In the German patent DE 198 24 811 C2 described that a protein (C1D) is present in animals that is suitable for induction of apoptosis. This has one Size of about 16 kD and has so far been used as a DNA-binding Protein characterized (Nehls et al., Nucleic Acids Research 26, pp. 1160-1166 (1998)). It was recognized that C1D Induction of apoptosis is appropriate and in every cell, too is present in tumor cells, and there in one of the Organism is expressed predetermined amount. It comes to overexpression of the C1D gene product is described in the overexpressing cells triggered apoptosis, which in the case of Tumor cells are therapeutically desirable because of this Overexpression per se can kill the tumor cells. In the German patent DE 198 24 811 C2 is finally described that in tumor cells it actually caused apoptosis can be achieved using the C1D gene for overexpression brought, d. H. the concentration of the cellular C1D gene product is increased. This can be achieved in that the cells are transfected with expression constructs, that express the C1D gene or the endogenous C1D gene for Overexpression is stimulated.
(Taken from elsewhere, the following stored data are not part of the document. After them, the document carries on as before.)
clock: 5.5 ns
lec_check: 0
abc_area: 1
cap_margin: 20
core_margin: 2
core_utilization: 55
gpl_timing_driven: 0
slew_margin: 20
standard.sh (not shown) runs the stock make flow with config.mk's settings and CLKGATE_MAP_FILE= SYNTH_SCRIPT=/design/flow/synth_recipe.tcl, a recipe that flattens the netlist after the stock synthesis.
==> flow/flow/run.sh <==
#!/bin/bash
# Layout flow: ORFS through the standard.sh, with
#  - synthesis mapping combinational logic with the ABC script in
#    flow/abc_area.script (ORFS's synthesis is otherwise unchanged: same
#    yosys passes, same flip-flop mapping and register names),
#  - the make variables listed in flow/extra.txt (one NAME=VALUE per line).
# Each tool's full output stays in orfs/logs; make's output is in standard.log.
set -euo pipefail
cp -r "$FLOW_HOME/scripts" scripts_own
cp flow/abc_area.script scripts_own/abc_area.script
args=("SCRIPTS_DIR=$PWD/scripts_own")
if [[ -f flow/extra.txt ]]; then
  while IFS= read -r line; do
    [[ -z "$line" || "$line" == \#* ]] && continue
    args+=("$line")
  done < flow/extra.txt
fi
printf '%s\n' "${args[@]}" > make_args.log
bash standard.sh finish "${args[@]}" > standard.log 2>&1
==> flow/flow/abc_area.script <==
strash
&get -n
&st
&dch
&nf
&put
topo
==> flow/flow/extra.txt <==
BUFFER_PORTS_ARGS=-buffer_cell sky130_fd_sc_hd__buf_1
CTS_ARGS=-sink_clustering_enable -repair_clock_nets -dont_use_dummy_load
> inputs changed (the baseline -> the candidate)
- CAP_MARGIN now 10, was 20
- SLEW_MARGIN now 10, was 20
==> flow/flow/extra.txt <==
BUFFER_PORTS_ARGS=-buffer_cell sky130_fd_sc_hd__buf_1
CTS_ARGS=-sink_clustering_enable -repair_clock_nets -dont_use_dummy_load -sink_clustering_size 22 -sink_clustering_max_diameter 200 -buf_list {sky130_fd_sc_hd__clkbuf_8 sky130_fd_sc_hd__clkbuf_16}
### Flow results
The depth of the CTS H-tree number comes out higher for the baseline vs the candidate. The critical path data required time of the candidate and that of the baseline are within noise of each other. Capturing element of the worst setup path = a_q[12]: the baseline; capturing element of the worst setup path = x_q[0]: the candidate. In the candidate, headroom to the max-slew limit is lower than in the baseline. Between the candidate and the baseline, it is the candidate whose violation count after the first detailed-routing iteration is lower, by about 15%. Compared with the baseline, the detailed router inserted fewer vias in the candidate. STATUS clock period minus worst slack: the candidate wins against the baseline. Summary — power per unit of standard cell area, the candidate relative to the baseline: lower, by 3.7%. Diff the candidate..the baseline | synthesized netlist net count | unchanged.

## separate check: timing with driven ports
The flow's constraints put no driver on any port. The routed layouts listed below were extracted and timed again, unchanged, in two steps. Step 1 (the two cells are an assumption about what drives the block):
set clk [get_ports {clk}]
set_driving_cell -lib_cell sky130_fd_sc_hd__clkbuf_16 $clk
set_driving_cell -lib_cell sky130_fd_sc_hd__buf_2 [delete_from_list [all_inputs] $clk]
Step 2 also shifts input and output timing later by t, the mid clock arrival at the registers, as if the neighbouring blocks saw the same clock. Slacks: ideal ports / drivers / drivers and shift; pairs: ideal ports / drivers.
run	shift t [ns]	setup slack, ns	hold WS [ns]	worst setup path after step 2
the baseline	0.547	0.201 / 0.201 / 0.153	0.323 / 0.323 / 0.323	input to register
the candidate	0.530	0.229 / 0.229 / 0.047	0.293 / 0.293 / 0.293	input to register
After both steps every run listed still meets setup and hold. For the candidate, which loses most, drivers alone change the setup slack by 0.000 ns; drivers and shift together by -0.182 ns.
What follows belongs to an exercise in optimizing a design on an open flow for small area, a short achievable clock period and few clock cycles; a production flow would make more cautious choices.
In this exercise RTL edits were held to simulation tests only and were not proved equivalent to the original.
No activity file was given, so power comes from the tool's default toggle rates.

`design/flow/config.mk`:
```
export PLATFORM = sky130hd
export DESIGN_NAME = bitmap_first_fit_frame_allocator
export DESIGN_NICKNAME = bitmap_first_fit_frame_allocator
export VERILOG_FILES = /design/flow/design.v
export SDC_FILE = /design/flow/constraint.sdc
export NUM_CORES = 4
export LEC_CHECK = 0
export CAP_MARGIN = 20
export CELL_PAD_IN_SITES_DETAIL_PLACEMENT = 1
export CELL_PAD_IN_SITES_GLOBAL_PLACEMENT = 2
export CORE_MARGIN = 2
export CORE_UTILIZATION = 25
export PLACE_DENSITY = 0.45
export SETUP_SLACK_MARGIN = 3
export SLEW_MARGIN = 20
```
`design/flow/constraint.sdc`:
```
create_clock -name core_clock -period 15.0 [get_ports {clk}]
set_input_delay 3.0000 -clock core_clock [delete_from_list [all_inputs] [get_ports {clk}]]
set_output_delay 3.0000 -clock core_clock [all_outputs]
set_load 0.01 [all_outputs]
```
`design/flow/design.v`:
```
`timescale 1ns / 1ps
`default_nettype none
package bmff_pkg;
	localparam int unsigned FIELD_W = 13;
	localparam int unsigned FRAME_SH    = 4;
	localparam int unsigned FRAME_BYTES = 1 << FRAME_SH;
	typedef enum logic {
		OP_ALLOC = 1'b0,
		OP_FREE  = 1'b1
	} op_t;
	typedef enum logic {
		ST_DONE    = 1'b0,
		ST_NO_ROOM = 1'b1
	} status_t;
endpackage
`default_nettype wire
`timescale 1ns / 1ps
`default_nettype none
module bmff_div
(
	input  wire logic               clk,
	input  wire logic               arst_n,
	input  wire logic               start,
	input  wire logic [bmff_pkg::FIELD_W-1:0] dividend,
	output logic                    done,
	output logic      [bmff_pkg::FIELD_W-1:0] quotient
);
	logic               done_q;
	logic [bmff_pkg::FIELD_W-1:0] quo_q;
	always_ff @(posedge clk or negedge arst_n) begin
		if (!arst_n) begin
			done_q <= 1'b0;
		end else begin
			done_q <= start;
		end
	end
	always_ff @(posedge clk) begin
		if (start) begin
			quo_q <= dividend >> bmff_pkg::FRAME_SH;
		end
	end
	assign done     = done_q;
	assign quotient = quo_q;
endmodule
`default_nettype wire
`timescale 1ns / 1ps
`default_nettype none
module bmff_ram #(
	parameter int unsigned WIDTH = 8,
	parameter int unsigned DEPTH = 64,
	localparam int unsigned AW = (DEPTH > 1) ? $clog2(DEPTH) : 1
) (
	input  wire logic             clk,
	input  wire logic             we,
	input  wire logic [AW-1:0]    waddr,
	input  wire logic [WIDTH-1:0] wdata,
	input  wire logic [AW-1:0]    raddr,
	output logic      [WIDTH-1:0] rdata
);
	logic [WIDTH-1:0] mem_q [DEPTH];
	always_ff @(posedge clk) begin
		if (we) begin
			mem_q[waddr] <= wdata;
		end
		rdata <= mem_q[raddr];
	end
endmodule
`default_nettype wire
`timescale 1ns / 1ps
`default_nettype none
module bitmap_first_fit_frame_allocator
(
	input  wire logic        clk,
	input  wire logic        arst_n,
	input  wire logic        s_tvalid,
	output logic             s_tready,
	input  wire logic [31:0] s_tdata,    
	input  wire logic [0:0]  s_tuser,    
	output logic             m_tvalid,
	input  wire logic        m_tready,
	output logic      [15:0] m_tdata,    
	output logic      [0:0]  m_tuser     
);
	localparam int N  = 512;
	localparam int NB = 9;
	localparam int NS = N / 8;      
	localparam int H  = N / 2;      
	localparam int HW = H + 8;      
	localparam int HS = H / 8;      
	localparam int RW = 1 + NB + 6 + NB;
	logic          r_valid;
	logic          r_int;       
	logic [RW-1:0] r_req;
	logic          r_half;      
	logic          b_valid;
	logic [RW-1:0] b_req;
	logic          r_op;
	logic [NB-1:0] r_q;
	logic [5:0]    r_qhm;
	logic [NB-1:0] r_first;
	assign {r_op, r_q, r_qhm, r_first} = r_req;
	logic [RW-1:0] in_req;
	assign in_req = {s_tuser[0], s_tdata[12:4], 6'(s_tdata[12:7] - 6'd1), s_tdata[25:17]};
	logic out_valid_q;
	logic out_status_q;
	logic [NB-1:0] out_frame_q;
	logic adv;
	logic found;
	logic fire;
	logic s_acc;
	assign adv      = !out_valid_q || m_tready;
	assign s_tready = !b_valid;
	assign s_acc    = s_tvalid && s_tready;
	assign fire     = r_valid && (r_int || (adv && (r_op || found || r_half)));
	always_ff @(posedge clk or negedge arst_n) begin
		if (!arst_n) begin
			r_valid <= 1'b1;
			r_int   <= 1'b1;
			r_half  <= 1'b0;
			b_valid <= 1'b0;
		end else begin
			if (!r_valid || fire) begin
				r_valid <= b_valid || s_acc;
				r_int   <= 1'b0;
				r_half  <= 1'b0;
				b_valid <= b_valid && s_acc;
			end else begin
				if (!r_op && !found) r_half <= 1'b1;
				if (s_acc) b_valid <= 1'b1;
			end
		end
	end
	always_ff @(posedge clk) begin
		if (!r_valid || fire) begin
			r_req <= b_valid ? b_req : in_req;
		end
		if (!b_valid) begin
			b_req <= in_req;
		end
	end
	logic op_eff;
	assign op_eff = r_op || r_int;
	logic [N-1:0] used_q;
	logic [N-1:0] free_w;
	assign free_w = ~used_q;
	logic [5:0] qh;
	logic [2:0] ql;
	assign qh = r_q[8:3];
	assign ql = r_q[2:0];
	logic [NS-1:0] full;
	logic [2:0]    lead [NS];
	always_comb begin
		for (int b = 0; b < NS; b++) begin
			logic [7:0] pf;
			pf[0] = free_w[8*b];
			for (int c = 1; c < 8; c++) pf[c] = pf[c-1] & free_w[8*b+c];
			full[b]    = pf[7];
			lead[b][2] = pf[3];
			lead[b][1] = (pf[1] & !pf[3]) | pf[5];
			lead[b][0] = (pf[0] & !pf[1]) | (pf[2] & !pf[3]) | (pf[4] & !pf[5]) | pf[6];
		end
	end
	logic [NS:0] sp [6];
	logic [NS:0] fr [7];
	always_comb begin
		sp[0] = {1'b0, full};
		for (int k = 1; k < 6; k++) sp[k] = sp[k-1] & (sp[k-1] >> (1 << (k-1)));
		fr[0] = '1;
		for (int k = 0; k < 6; k++) fr[k+1] = r_qhm[k] ? (sp[k] & (fr[k] >> (1 << k))) : fr[k];
	end
	logic [HS+1:0] frw;
	always_comb begin
		for (int b = 0; b <= HS + 1; b++) begin
			frw[b] = r_half ? ((b + HS <= NS) ? fr[6][b + HS] : 1'b0) : fr[6][b];
		end
	end
	logic [2:0] lsh [8][NS];
	for (genvar b = 0; b < NS; b++) begin : g_lsh0
		assign lsh[0][b] = lead[b];
	end
	for (genvar k = 0; k < 7; k++) begin : g_lsh
		localparam int SH = (k == 0) ? HS : (1 << (6 - k));
		logic sel;
		assign sel = (k == 0) ? r_half : qh[6 - k];
		for (genvar b = 0; b < NS; b++) begin : g_b
			if (b + SH < NS) begin : g_in
				assign lsh[k+1][b] = sel ? lsh[k][b + SH] : lsh[k][b];
			end else begin : g_out
				assign lsh[k+1][b] = sel ? 3'd0 : lsh[k][b];
			end
		end
	end
	logic [HW-1:0] fw;
	always_comb begin
		for (int j = 0; j < HW; j++) begin
			fw[j] = r_half ? ((j + H < N) ? free_w[j + H] : 1'b0) : free_w[j];
		end
	end
	logic [HW-1:0] suf;
	logic [HW:0]   run8q;
	always_comb begin
		for (int b = 0; b < HW / 8; b++) begin
			suf[8*b+7] = fw[8*b+7];
			for (int c = 6; c >= 0; c--) suf[8*b+c] = suf[8*b+c+1] & fw[8*b+c];
		end
		for (int b = 0; b < HW / 8; b++) begin
			for (int c = 0; c < 8; c++) begin
				run8q[8*b+c] = (qh == 6'd0) ||
				               (suf[8*b+c] && frw[b+1] && (lsh[7][b] >= 3'(c)));
			end
		end
		run8q[HW] = (qh == 6'd0);
	end
	logic [HW-1:0] pw [3];
	logic [HW-1:0] acc [4];
	always_comb begin
		pw[0] = fw;
		pw[1] = pw[0] & (pw[0] >> 1);
		pw[2] = pw[1] & (pw[1] >> 2);
		acc[0] = fw & run8q[HW:1];
		for (int k = 0; k < 3; k++) begin
			acc[k+1] = ql[k] ? (pw[k] & (acc[k] >> (1 << k))) : acc[k];
		end
	end
	localparam int HB = NB - 1;
	logic [HB-1:0] p_idx;
	logic [NB-1:0] s_idx;
	logic [H-1:0]  tf [HB+1];
	logic [HB-1:0] ti [HB+1][H];
	always_comb begin
		tf[0] = acc[3][H-1:0];
		for (int i = 0; i < H; i++) ti[0][i] = '0;
		for (int l = 1; l <= HB; l++) begin
			tf[l] = '0;
			for (int i = 0; i < H; i++) ti[l][i] = '0;
			for (int i = 0; i < (H >> l); i++) begin
				tf[l][i] = tf[l-1][2*i] | tf[l-1][2*i+1];
				ti[l][i] = tf[l-1][2*i] ? ti[l-1][2*i] : (ti[l-1][2*i+1] | HB'(1 << (l-1)));
			end
		end
		found = tf[HB][0];
		p_idx = ti[HB][0];
	end
	assign s_idx = {r_half, p_idx};
	logic [NB-1:0] lo;
	logic [NB:0]   hi;
	assign lo = r_int ? '0 : (r_op ? r_first : s_idx);
	logic [NB-1:0] ag, ap;
	logic [NB:0]   cy;
	always_comb begin
		ag = lo & r_q;
		ap = lo | r_q;
		for (int i = 0; i <= NB; i++) begin
			cy[i] = 1'b0;
			for (int j = 0; j < i; j++) begin
				logic t;
				t = ag[j];
				for (int m = j + 1; m < i; m++) t = t & ap[m];
				cy[i] = cy[i] | t;
			end
		end
		for (int i = 0; i < NB; i++) hi[i] = (lo[i] ^ r_q[i]) ^ cy[i];
		hi[NB] = cy[NB];
	end
	logic we;
	assign we = r_valid && (r_int || adv) && (op_eff || found);
	logic [5:0] lo_s;
	logic [2:0] lo_c;
	logic [6:0] hi_s;
	logic [2:0] hi_c;
	assign {lo_s, lo_c} = lo;
	assign {hi_s, hi_c} = hi;
	logic [NS-1:0] s_gt, s_eq, s_lt, s_eqh;
	logic [7:0]    c_ge, c_le;
	always_comb begin
		for (int b = 0; b < NS; b++) begin
			s_gt[b]  = we && (6'(b) > lo_s);
			s_eq[b]  = we && (6'(b) == lo_s);
			s_lt[b]  = r_int || (7'(b) < hi_s);
			s_eqh[b] = (7'(b) == hi_s);
		end
		for (int c = 0; c < 8; c++) begin
			c_ge[c] = (3'(c) >= lo_c);
			c_le[c] = (3'(c) <= hi_c);
		end
	end
	always_ff @(posedge clk) begin
		for (int b = 0; b < NS; b++) begin
			for (int c = 0; c < 8; c++) begin
				if ((s_gt[b] || (s_eq[b] && c_ge[c])) && (s_lt[b] || (s_eqh[b] && c_le[c])))
					used_q[8*b+c] <= !op_eff;
			end
		end
	end
	logic reply;
	assign reply = fire && !r_int;
	always_ff @(posedge clk or negedge arst_n) begin
		if (!arst_n) begin
			out_valid_q <= 1'b0;
		end else begin
			out_valid_q <= reply || (out_valid_q && !m_tready);
		end
	end
	always_ff @(posedge clk) begin
		if (reply) begin
			out_status_q <= !r_op && !found;
			out_frame_q  <= (!r_op && found) ? s_idx : '0;
		end
	end
	assign m_tvalid   = out_valid_q;
	assign m_tuser[0] = out_status_q;
	assign m_tdata    = {3'b000, out_frame_q, 4'b0000};
endmodule
`default_nettype wire
```
`design/flow/run.sh`:
```
#!/bin/bash
# synth_recipe.tcl (not shown) runs the flow's synth.tcl, then flattens the netlist and writes it again
# the make line also repeats each setting of config.mk as NAME=value (left out here)
make -C /OpenROAD-flow-scripts/flow DESIGN_CONFIG=/design/flow/config.mk WORK_HOME=/design/flow/orfs CLKGATE_MAP_FILE= SYNTH_SCRIPT=/design/flow/synth_recipe.tcl finish
```
==> load_flow_metrics.sql, run 1 <==
INSERT INTO impl_metrics (metric_group, metric, value, unit) VALUES
('setup_path', 'path_delay_family', 'compound AO/OA/AOI/OAI gates', ''),
('clock_network', 'clk_pin_slew', '0.06', 'ns'),
('placed_design', 'routabilityCongestion', '1.207', ''),
('floorplanning', 'die_y', '576.1', 'um'),
('clock_network', 'cts_htree_levels', '3', ''),
('clock_network', 'cts_inserted_buffers', '76', ''),
('placed_design', 'placement.io_buffers', '34', ''),
('setup_path', 'worst_path_max_delay_cell', 'a221oi_2', ''),
('setup_path', 'max_stage_delay', '1.02', 'ns'),
('setup_path', 'cp_max_fo', '9', ''),
('pwr', 'power.density_cell_area', '115.1', 'nW/um2'),
('synth', 'post_synth_num_cell_types', '136', ''),
('route', 'detailroute.via_count', '127400', ''),
('setup_path', 'crit-reg2reg-capture', 'used_q[116]$_DFFE_PP_', ''),
('global_routing', 'grt_pass1_vias', '114300', ''),
('route', 'detail_route.vias_per_cell', '7.697', ''),
('floorplanning', 'design.portCount', '56', ''),
('cells_and_area', 'finish.net_count', '12060', ''),
('pwr', 'internal-power', '4983', 'uW'),
('timing', 'max_slew_violations', '0', ''),
('global_routing', 'grt_usage', '0.5499', ''),
('floorplanning', 'floorplan.rows', '210', ''),
('cells_and_area', 'area.growth.synth_to_final', '27.45', '%'),
('route', 'remaining_drc_errors', '0', ''),
('global_routing', 'largest_net_degree_at_the_start_of_global_routing', '110', ''),
('setup_path', 'crit_path_frequent_cell', 'nor2_1', ''),
('setup_path', 'r2r_cells', '42', ''),
('floorplanning', 'chipWidth', '576.1', 'um'),
('route', 'total_routed_wirelength', '960700', 'um'),
('synth', 'synth_edf_count', '547', ''),
('timing', 'finalSetupViolations', '0', ''),
('flow_run', 'timing.max_cap.violations', '0', ''),
('pwr', 'power', '12000', 'uW'),
('pwr', 'power_leakage', '0.03416', 'uW'),
('synth', 'async_reset_ff_frac', '0.008666', ''),
('synth', 'syn-mean-instance-area', '7.305', 'um2'),
('setup_path', 'cp_startpoint_kind', 'register', ''),
('synth', 'mappedNetlistArea', '81830', 'um2'),
('timing', 'hold_vio_cnt_final', '0', ''),
('synth', 'postSynth.topFlopCell', 'edfxtp_1', ''),
('timing', 'grt_setup_unrepaired', 'yes', ''),
('global_routing', 'met2_usage_in_global_routing', '0.7411', ''),
('setup_path', 'buffers_inverters_on_critical_path', '5', ''),
('timing', 'finalCriticalPeriod', '12.46', 'ns'),
('hold_path', 'worst_hold_path.endpoint', 'b_req[19]$_DFF_P_', ''),
('pwr', 'vdd_ir_drop_max', '0.1060', 'mV'),
('synth', 'ys_seq_elements', '577', ''),
('synth', 'ys_warn_count', '9', ''),
('setup_path', 'launching_point_of_the_worst_reg2reg_path', 'used_q[283]$_DFFE_PP_', ''),
('cells_and_area', 'finalCoreUtilization', '0.3193', ''),
('hold_path', 'worst_hold_startpoint', 'b_req[19]$_DFF_P_', ''),
('global_routing', 'grt_overflow_total', '0', ''),
('global_routing', 'grt_pass1_wl', '1206000', 'um'),
('cells_and_area', 'layout-drive-gt1-share', '0.2273', ''),
('global_routing', 'antenna_found_initial', '145', ''),
('clock_network', 'ctsLongestPathBuffers', '3', ''),
('timing', 'achievable-frequency', '80.28', 'MHz'),
('status', 'run_status', 'timing/DRC/antenna clean', ''),
('placed_design', 'post-place-cells', '16060', ''),
('setup_path', 'ff2ff_setup_slack', '2.54', 'ns'),
('global_routing', 'grt.met3_usage', '0.3182', ''),
('route', 'first_pass_iters', '9', ''),
('pwr', 'power.switching_fraction', '0.5849', ''),
('pwr', 'power_frac_clock', '0.164', ''),
('route', 'drt_iter0_markers', '22210', ''),
('timing', 'finalHoldWorstSlack', '0.4681', 'ns'),
('synth', 'synth-seq-area-share', '0.2084', ''),
('clock_network', 'tritoncts_sinks', '577', ''),
('clock_network', 'root_buffer', 'clkbuf_16', ''),
('global_routing', 'use_met1', '0.6189', ''),
('floorplanning', 'floorplan.die_area', '331900', 'um2');
## state kept, by name, summed over array words and instances (netlist names)
register and cells:
r_half 1, out_valid_q 1, r_int 1, b_req 25
b_valid 1, out_status_q 1, r_req 25, r_valid 1
used_q 512, out_frame_q 9
## metal layers
| layer | routed length, um | up-vias |
|---|---|---|
| met2 | 365300 | 12080 |
| met3 | 153600 | 3476 |
| met5 | 3096 | - |
| met4 | 96910 | 80 |
| met1 | 341800 | 64720 |
| li1 | - | 47040 |
## worst reg2reg max path: cells and delay by family, from the launching register on
kind | cells | cell delay (ns)
AO/OA/AOI/OAI | 16 | 6.72
AND/OR/NAND/NOR | 19 | 3.24
flip-flops | 1 | 1.01
buffers and inverters | 5 | 0.80
adder cells (fa/ha/maj) | 1 | 0.20
XOR/XNOR | 1 | 0.15
## what timing repair did
item / in CTS / in global routing
pin swaps: 33 / 50
cloned: 1 / 2
buffers inserted: 81 / 121
setup endpoints to repair: 511 / 511
gates resized for setup: 302 / 276
## stage by stage
stage,area (um2),worst slack (ns)
finish,104300,2.543
global route,104000,2.885
CTS,101100,3.001
detailed placement,96090,1.082
global placement,95880,0.9238
floorplan,81870,5.176
## power by group through the flow
stage / Combinational [uW] / Clock (uW) / Sequential (uW)
2_1_floorplan: 2550 / 0 / 2260
3_3_place_gp: 6230 / 0 / 2720
3_5_place_dp: 6270 / 0 / 2730
4_1_cts: 6470 / 1940 / 2670
5_1_grt: 7080 / 2000 / 2650
6_report: 7320 / 1970 / 2720
## logic make-up (layout without fill, tap and decap cells)
kind of cell | Yosys count | after routing | share of synthesized area
XOR/XNOR | 20 | 20 | 0.002324
other | 1 | 152 | 0.00004582
AO/OA/AOI/OAI | 4455 | 4455 | 0.3875
multiplexers | 365 | 365 | 0.04873
buffers and inverters | 949 | 1801 | 0.04989
adder cells (fa/ha/maj) | 19 | 19 | 0.002997
AND/OR/NAND/NOR | 4816 | 4816 | 0.3001
flip-flops | 577 | 577 | 0.2084
## cells in the mapped netlist, drive strengths merged, types with 48 or more instances
library cell | n | area share
a211oi | 315 | 0.029
nand4 | 202 | 0.016
o221ai | 81 | 0.0087
a2bb2oi | 48 | 0.0051
or4 | 104 | 0.0096
inv | 139 | 0.0064
or3 | 162 | 0.012
and3 | 106 | 0.0081
o22ai | 205 | 0.016
and2 | 135 | 0.010
o21a | 63 | 0.0058
buf | 290 | 0.020
o31ai | 162 | 0.015
a32oi | 84 | 0.0090
edfxtp | 547 | 0.20
a31oi | 168 | 0.013
a221o | 70 | 0.0086
a21o | 107 | 0.0098
o211ai | 205 | 0.019
a211o | 60 | 0.0064
a2111oi | 79 | 0.0090
nand2b | 127 | 0.0097
o32ai | 95 | 0.010
o311ai | 82 | 0.0091
a21oi | 960 | 0.059
and4 | 62 | 0.0066
o21ai | 580 | 0.036
a22oi | 137 | 0.013
or2 | 129 | 0.0099
nand3 | 509 | 0.031
nor2b | 122 | 0.0093
clkbuf | 514 | 0.024
nand2 | 1064 | 0.049
mux2 | 177 | 0.024
nor3 | 477 | 0.031
nor2 | 1163 | 0.054
nor4 | 323 | 0.029
a221oi | 264 | 0.029
mux2i | 179 | 0.022
o2111ai | 59 | 0.0063
## how the worst max path moves through the flow
stage,start,to,slack [ns],depth (start not counted)
after floorplan,used_q[104]$_DFFE_PP_,used_q[154]$_DFFE_PP_,5.18,40
after global placement,r_req[22]$_DFFE_PN_,used_q[470]$_DFFE_PP_,0.92,41
after detailed placement,r_req[22]$_DFFE_PN_,used_q[470]$_DFFE_PP_,1.08,39
after CTS,used_q[274]$_DFFE_PP_,used_q[476]$_DFFE_PP_,3.00,46
after global routing,used_q[312]$_DFFE_PP_,used_q[490]$_DFFE_PP_,2.89,48
final,used_q[283]$_DFFE_PP_,used_q[116]$_DFFE_PP_,2.54,42
## cells in the final DEF (no fill, tap or decap), types with 66 or more instances in the layout
master and count:
nor2b_1 113, inv_1 125, a31oi_1 154, o211ai_1 205, nor4_2 89, a32oi_1 69
o21ai_1 69, and2_1 122, a221o_1 66, nand2_1 1039, nor2_1 1089, or2_2 106
buf_4 1335, nand3_1 492, a22oi_1 120, edfxtp_1 547, nor4_1 179, a21o_1 106
nor3_1 424, a211oi_1 281, o31ai_1 142, buf_12 112, mux2i_1 172, or3_1 156
o32ai_1 81, o21ai_0 482, mux2_2 177, nand2b_1 121, a221oi_1 228, clkbuf_16 82
or4_1 94, diode_2 144, a21oi_1 926, and3_1 104, o22ai_1 177, nand4_1 198
## area by class of cell
cell class	count	area (um2)
diodes	144	360.3
clock buffers	100	2076
clock inverters	39	455.4
fillers	39040	222300
inverters	145	589.3
multi-input cells	9683	65230
flip-flops and latches	577	17060
well taps	4346	5438
repair buffers	1517	13090
Testbench counts, summed over its fixed seeds: cycles 3,494.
However, this was shown in preliminary experiments Invention that the previously used methods for Increasing the C1D level in cells (e.g. transfection with Expression constructs) only ever in a relatively small one Proportion of cells treated to trigger apoptosis to lead. It turned out that this is because Cells activate a cryptic rescue mechanism can. There is a threshold, and only if the intracellular concentration of the C1D gene product Apoptosis is triggered. is the initial intracellular concentration of the C1D gene Product increases but is below this threshold, the cell can activate this rescue mechanism. Here but ultimately all target cells for therapeutic purposes the disadvantage is that so far applied procedures that the treatments z. B. as long must be repeated until all target cells have been killed. This disadvantage is significant because the cells involved in it the first treatment does not kill itself until increase further treatment. Remains the rate of one Treatment of deadly cells under the Propagation rate, the whole will not succeed Kill population of tumor cells.

The object of the present invention is therefore to to provide a process by which the initial C1D Gene product levels in as many cells as possible, especially Tumor cells can be increased in such a way that if possible many cells the threshold and thus the "points of no return "is reached.

According to the invention this is the subject of Claims reached.

The invention is based on the identification of the "rescue" - Process based on a rapid breakdown of the cryptic cytotoxic C1D gene product. The C1D Gene product broken down by proteasomes. Proteasomes is a cellular surveillance system that u. a. regulatory proteins when a certain one is reached Levels can decrease rapidly. According to the breakdown of the apoptosis-inducing C1D gene product by avoidance inhibited this proteasome-dependent degradation and thus its intracellular concentration and thus its effect with regard to triggering apoptosis in as many as possible Cells are strengthened. Avoiding this In principle, degradation can be achieved by two methods: (a) Inhibition of degradation by specific proteasome inhibitors, and (b) identifying the C1D target sequence portion that stimulates the breakdown, and targeted genetic modification of the corresponding nucleic acid sequence, whereby the produced Protein substrate properties with regard to the specific Degradation get lost.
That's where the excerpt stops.